Ditto. Sometimes it feels like teachers are practically setting us up to cheat, or else they're just out of it.

amietron
02-04-2003, 12:53 PM
No one ever said smart people had common sense.

Azn Retribution
02-05-2003, 10:03 AM
pshh..
me and my friends had wireless links on our TI-86s.


We also downloaded notes and programs into our calcs. :D
It wasn't cheating per se.
It was being resourceful and by being resourceful we were smart after all it wasn't against the rules.
right?
of course. I like that logic.


we kind of ruined it for the next class cause the teacher always caught us playing tetris on our calculators
so they aren't allowed to use the graphing calculators as much anymore.

AltimaGTR
02-05-2003, 12:48 PM
Originally posted by Azn Retribution@Feb 5 2003, 10:03 AM
pshh..
me and my friends had wireless links on our TI-86s.

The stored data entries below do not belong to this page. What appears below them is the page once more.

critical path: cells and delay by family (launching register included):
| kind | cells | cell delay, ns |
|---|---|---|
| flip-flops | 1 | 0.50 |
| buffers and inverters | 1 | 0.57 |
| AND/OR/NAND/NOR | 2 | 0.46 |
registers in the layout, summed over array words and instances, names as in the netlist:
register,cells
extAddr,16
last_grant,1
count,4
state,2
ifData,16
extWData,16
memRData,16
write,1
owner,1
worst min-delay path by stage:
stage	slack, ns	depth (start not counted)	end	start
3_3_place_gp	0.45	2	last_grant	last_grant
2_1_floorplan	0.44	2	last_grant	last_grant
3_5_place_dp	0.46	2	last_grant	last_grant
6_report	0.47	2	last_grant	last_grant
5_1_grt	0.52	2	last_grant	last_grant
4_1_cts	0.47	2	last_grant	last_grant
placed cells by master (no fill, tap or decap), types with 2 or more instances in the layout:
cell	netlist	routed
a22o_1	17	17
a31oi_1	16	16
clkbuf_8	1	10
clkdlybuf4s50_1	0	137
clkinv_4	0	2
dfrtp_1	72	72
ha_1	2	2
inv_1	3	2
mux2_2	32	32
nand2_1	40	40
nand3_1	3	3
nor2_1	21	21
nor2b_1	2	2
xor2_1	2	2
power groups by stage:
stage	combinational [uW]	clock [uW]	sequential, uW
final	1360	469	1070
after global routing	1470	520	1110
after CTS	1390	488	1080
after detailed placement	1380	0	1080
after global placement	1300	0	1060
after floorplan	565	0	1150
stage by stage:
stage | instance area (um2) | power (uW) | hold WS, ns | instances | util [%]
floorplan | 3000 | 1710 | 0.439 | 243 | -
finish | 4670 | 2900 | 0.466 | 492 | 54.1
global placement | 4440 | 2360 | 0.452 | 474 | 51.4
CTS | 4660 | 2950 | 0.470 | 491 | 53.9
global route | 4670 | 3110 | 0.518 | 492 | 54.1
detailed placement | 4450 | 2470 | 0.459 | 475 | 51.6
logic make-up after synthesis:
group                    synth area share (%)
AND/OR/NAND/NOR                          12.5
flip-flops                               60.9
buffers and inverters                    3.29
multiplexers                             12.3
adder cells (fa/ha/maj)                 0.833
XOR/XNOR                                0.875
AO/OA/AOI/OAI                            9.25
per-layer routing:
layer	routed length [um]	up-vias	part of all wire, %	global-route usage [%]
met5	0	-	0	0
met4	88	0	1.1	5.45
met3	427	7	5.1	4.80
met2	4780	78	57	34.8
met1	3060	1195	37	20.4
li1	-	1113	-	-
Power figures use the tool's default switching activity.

We also downloaded notes and programs into our calcs. :D
It wasn't cheating per se.
It was being resourceful and by being resourceful we were smart after all it wasn't against the rules.
right?
of course. I like that logic.


we kind of ruined it for the next class cause the teacher always caught us playing tetris on our calculators
so they aren't allowed to use the graphing calculators as much anymore.
daym, that's a good idea! And the policy varies from teacher to teacher on whether or not graphing calcs are allowed...

nudel
02-05-2003, 01:15 PM
so they caught some cheaters. but sounds like these business profs are guilty of entrapment. isn't there some sort of law against this. if this was a business class then they just learned a real life lesson. take every opportunity to get ahead even if its a bit grey. but failed at trying to cover their ass. never copy word for word or letter by letter for multi guess. throw in some wrong answers to make it authentic.

Napoleon Chynamite
02-05-2003, 01:39 PM
Who needs technology? Just buy a crapload of M&M's before class starts and then sit next to each other. Make a code so that you know that if you see your friend eat a green one, the answer is A, red, the answer is B, and so forth. Of course, this method is one-sided and banking on the fact that one of you is very smart and/or ready for the exam and the other one is a complete dumbass. Thus, didn't work too well with me and my friends because none of us were ready and/or we were all dumbasses.

lethal
02-05-2003, 06:44 PM
Originally posted by nudel@Feb 5 2003, 04:15 PM
so they caught some cheaters. but sounds like these business profs are guilty of entrapment. isn't there some sort of law against this. if this was a business class then they just learned a real life lesson. take every opportunity to get ahead even if its a bit grey. but failed at trying to cover their ass. never copy word for word or letter by letter for multi guess. throw in some wrong answers to make it authentic.
Entrapment can only be committed by a law enforcement officer...police, FBI, DEA, etc...plus, entrapment is only a defense against criminal prosecutions, not school honor violations, etc...

Aside from that, even if this were a criminal prosecution and the professor was a police officer, it wouldn't be entrapment because the students were predisposed to cheat, regardless of police behavior.